FortiGate HA is designed to eliminate single points of failure in your network security infrastructure. By clustering devices using the FGCP, you ensure enhanced reliability through seamless failover and can achieve increased performance.

The following best practices focus on architectural design and operational standards to maximize cluster stability and uptime:

Architecture and topology
  • Redundant Heartbeat Design: Design the cluster with at least two heartbeat connections to prevent "split-brain" scenarios where communication is lost and both units attempt to become the Primary.

  • Heartbeat Isolation: Physically isolate heartbeat traffic. Ideally, connect the heartbeat interfaces directly back-to-back. If switches are required (for clusters with more than two units), use dedicated switches or VLANs strictly for heartbeat traffic to avoid network congestion affecting cluster stability.

  • Symmetrical Network Connectivity: Ensure both cluster members have identical physical connections to the internal and external networks. This guarantees that if a failover occurs, the secondary unit has the exact same network access as the failed unit.

  • Full Mesh: To ensure there is no single source of failure, use a full mesh design to connect your cluster members. This involves using 2 ingress and 2 egress interfaces, preferably in an aggregate or redundant interface configuration. Connect these interfaces to redundant switches.

Hardware and licensing alignment
  • Hardware Consistency: Maintain identical hardware configurations across all cluster members, including the same model, generation, RAM, and number of hard disks/SSDs. Mismatched hardware can prevent the cluster from forming or functioning correctly.

  • Firmware Uniformity: Ensure all units are running the exact same firmware version and build number.

  • Unified Licensing: Register all cluster members under the same FortiCare account. This prevents potential licensing conflicts and downtime, especially regarding FortiGuard services. Also maintain the same subscriptions and expiration dates

Failover logic and monitoring
  • Strategic Interface Monitoring: Configure the cluster to monitor only the most critical network paths (typically the internal LAN and external WAN interfaces). A failover should only be triggered if a link essential to traffic flow goes down.
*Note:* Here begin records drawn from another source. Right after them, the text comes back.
===== config.mk =====
export PLATFORM = sky130hd
export DESIGN_NAME = ALU
export DESIGN_NICKNAME = ALU
export VERILOG_FILES = /design/flow/design.v
export SDC_FILE = /design/flow/constraint.sdc
export NUM_CORES = 4
export LEC_CHECK = 1
export CORE_AREA = 10 10 70 70
export DIE_AREA = 0 0 80 80

===== constraint.sdc =====
current_design ALU

set clk_period 8.1
set clk_io_pct 0.2

create_clock -name clk0 -period $clk_period

set non_clock_inputs [all_inputs -no_clocks]
set_input_delay [expr $clk_period * $clk_io_pct] -clock clk0 $non_clock_inputs
set_output_delay [expr $clk_period * $clk_io_pct] -clock clk0 [all_outputs]

===== design.v =====
module ALU(input [7:0] A,input [7:0] B,input [2:0] opcode, output reg [7:0] result, output reg zero);
    always @(*) begin
        result = 8'b00000000; 
        case(opcode)
            3'b000: result = A + B;
            3'b001: result = A - B;
            default: result = 8'b00000000; 
        endcase
        if (result == 8'b00000000)
            zero = 1'b1;
        else
            zero = 1'b0;
    end
endmodule

===== run.sh =====
#!/bin/bash
# OpenROAD 26Q1-2900-gdf79404cd8, Yosys 0.63+post, stock flow scripts
make -C /OpenROAD-flow-scripts/flow DESIGN_CONFIG=/design/flow/config.mk WORK_HOME=/design/flow/orfs finish

==> results_dict.tcl <==
# implementation run metrics
set metrics [dict create \
    place_area_um2 890 \
    crit_buf_inv 2 \
    diodes 0 \
    post_drt_via_cell_ratio 3.84 \
    pin_count 28 \
    yosysChipArea_um2 563 \
    via_count 560 \
    setup_tns_ps 0 \
    top_cells_by_count "nor2_1 (13), xnor2_1 (9), ha_1 (8)" \
    antenna_found_initial 0 \
    crit_path_cell_trace "clkdlybuf4s50_1 -> or2_1 -> nor2_8 -> mux2_2 -> fa_1 -> nand2b_1 -> a21oi_1 -> a21o_1 -> a21oi_1 -> xor2_1 -> a41o_1 -> clkdlybuf4s50_1" \
    final.period_utilization_pct 79.9 \
    swShare_pct 44.1 \
    first_pass_iters 2 \
    regArea_um2 0 \
    grt_pass1_wl_mm 2.31 \
    grt_overflow_total 0 \
    hold_class "input pin to primary output" \
    port_buffers 28 \
    worstSetupEndpointType "primary output" \
    worstMarginPinSlew_ps 476 \
    fin_crit_ps 6470 \
    synth_cell_type_count 28 \
    drc 0 \
    netlist_area_um2 563 \
    wl_per_cell_um 10.5 \
    hold_buffers 0 \
    die_x_um 80 \
    final_cells 146 \
    clock_buffers 0 \
    dieHeight_um 80 \
    grt_max_degree 11 \
    p_comb_share_pct 100.0 \
    total_power_uw 69.5 \
    switchingPower_uw 30.7 \
    coreArea_um2 3420 \
    p_seq_share_pct 0 \
    area_growth_pct 58.0 \
    top_cells_by_area "ha_1 (18%), xnor2_1 (14%), nor2_1 (8.7%)" \
    ys_cells 73 \
    clkPwrFrac_pct 0 \
    drive_above_1_share_pct 10.0 \
    first_global_vias 565 \
    hold_violations 0 \
    syn_inst 73 \
    peakVddDrop_mv 0.0192 \
    grt_usage_pct 4.35 \
    fp-utilization_pct 16.5 \
    critPathTopFamily "buffers and inverters" \
    yosys_warnings 1 \
    leakagePower_nw 0.369 \
    flops 0 \
    post-route-util_pct 26.0 \
    fin_area_um2 890 \
    worstPathRequired_ps 6480 \
    power.density_nw_per_um2 78.1 \
    max_cap_violations 0 \
    synth_dominant_cell_count "nor2_1" \
    postRouteAntennaNets 0 \
    grt_setup_unrepaired "false" \
    hpwl_mm 1.43 \
    synth_seq_share_pct 0 \
    cts_resized 0 \
    place_ws_ps 1640 \
    yosysTopAreaCell "ha_1" \
    status "completed" \
    chip_area_um2 6400 \
    yosys.area.top_type_share_pct 17.8 \
    critPathSlowestCell "clkdlybuf4s50_1" \
    critical_path_class "input pin to primary output" \
    drt_iter0_drc 28 \
    start_kind "input pin" \
    p_int_uw 38.8 \
    hp-start "A[0]" \
    post-place-cells 146 \
    report.final.slew_viol_count 0 \
    timing.hold.ws_ps 4290 \
    min_path_cells 5 \
    placementRows 21 \
    critPathArrivalTime_ps 4850 \
    gp_congestion 0.726 \
    cpPeakStageDelay_ps 470 \
    min_to "result[0]" \
    postCtsSetupBuffers 0 \
    setup_ws_ps 1630 \
    setup_viol 0 \
    fmax_mhz 155 \
    slew_headroom_pct 68.3 \
    warning_count 32 \
    n_fill_cell 373 \
    avgSynthCellArea_um2 7.71 \
    routed_wl_mm 1.53 \
    cp_max_fo 10 \
]
[power groups by stage]
stage	logic [mW]	clock network, mW	registers [mW]
finish	0.0695	0	0
global route	0.0779	0	0
CTS	0.0708	0	0
[how the worst max path moves through the flow]
stage         startpoint   end  slack, ps  depth (start not counted)
CTS            opcode[1]  zero       1610                         12
global route   opcode[1]  zero       1410                         12
finish         opcode[1]  zero       1630                         12
[cell type report]
type	instances	area, µm²	share of cell area, %
repair buffers	28	280	31.5
multi-input cells	65	526	59.1
well taps	46	57.6	6.47
inverters	7	26.3	2.95
[placed cells by master, fill, tap and decap left out]
cell type,Yosys,layout
a21o_1,1,1
a21oi_1,5,5
a21oi_2,2,2
a311oi_2,1,1
a31oi_1,1,1
a41o_1,1,1
and3_1,2,2
clkdlybuf4s50_1,0,28
fa_1,1,1
ha_1,8,8
inv_1,7,7
mux2_2,1,1
nand2_1,3,3
nand2b_1,2,2
nand3_1,1,1
nor2_1,13,13
nor2_8,1,1
nor2b_1,1,1
nor2b_4,1,1
nor3_1,3,3
nor4_4,1,1
o21ai_2,1,1
o22ai_2,1,1
or2_1,1,1
or3_1,1,1
xnor2_1,9,9
xnor2_2,1,1
xor2_1,2,2
[metal layers]
layer | vias up | wire (µm) | track usage, %
li1 | 306 | - | -
met1 | 237 | 612 | 5.03
met2 | 17 | 677 | 7.14
met3 | 0 | 239 | 2.61
met4 | 0 | 0 | 0
met5 | - | 0 | 0
[cell families after synthesis]
logic type | after synthesis | share of synthesized area, %
xor+xnor | 12 | 20.0
mux | 1 | 2.00
simple gates | 30 | 31.8
buf+inv | 8 | 6.67
compound gates | 13 | 18.2
fa+ha+maj | 9 | 21.3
  • Avoid Monitoring Heartbeats: Do not configure the cluster to "monitor" the heartbeat interfaces themselves, as their status is handled separately by the HA protocol.

  • Consistent Override Policy: Standardize the "Override" setting across all members. It should be either uniformly enabled (to prioritize a specific device) or disabled (to prioritize uptime) on all units to ensure predictable primary unit selection.

  • Heartbeat optimization: Fine tune your heartbeat frequencies and intervals to failover within the timeframe that is within your expectations. If sub-second failover is required, change the heartbeat interval metric from 100ms to 10ms

Performance optimization
  • Session Synchronization Efficiency: Use the session-pickup-delay feature to filter out short-lived sessions (like DNS or quick HTTP lookups) from being synchronized. This reduces CPU and bandwidth overhead on the heartbeat links.

  • Dedicated Session Sync Interface: For high-traffic environments, offload session synchronization traffic from the heartbeat interface to a dedicated data interface (using session-sync-dev). This prevents heartbeat congestion during traffic spikes.

  • Heartbeat Bandwidth Management: Avoid using heartbeat interfaces for regular traffic processing. Keeping these interfaces dedicated prevents user traffic from congesting the link and causing false failovers.

Management and operations
  • Out-of-Band Management: Utilize reserved management interfaces for cluster administration. This assigns a unique IP to each member, allowing for direct monitoring (via SNMP) and management of the secondary unit without affecting the primary's operation.

  • Synchronized Upgrades: Plan for "Uninterrupted Upgrades" where the cluster manages the firmware update sequence (Secondary -> Primary) to minimize traffic disruption during maintenance windows.

Security
  • Heartbeat Encryption: Enable authentication and encryption for heartbeat packets, especially if the heartbeat links pass through shared switches. This prevents unauthorized devices from joining the cluster or spoofing heartbeat signals.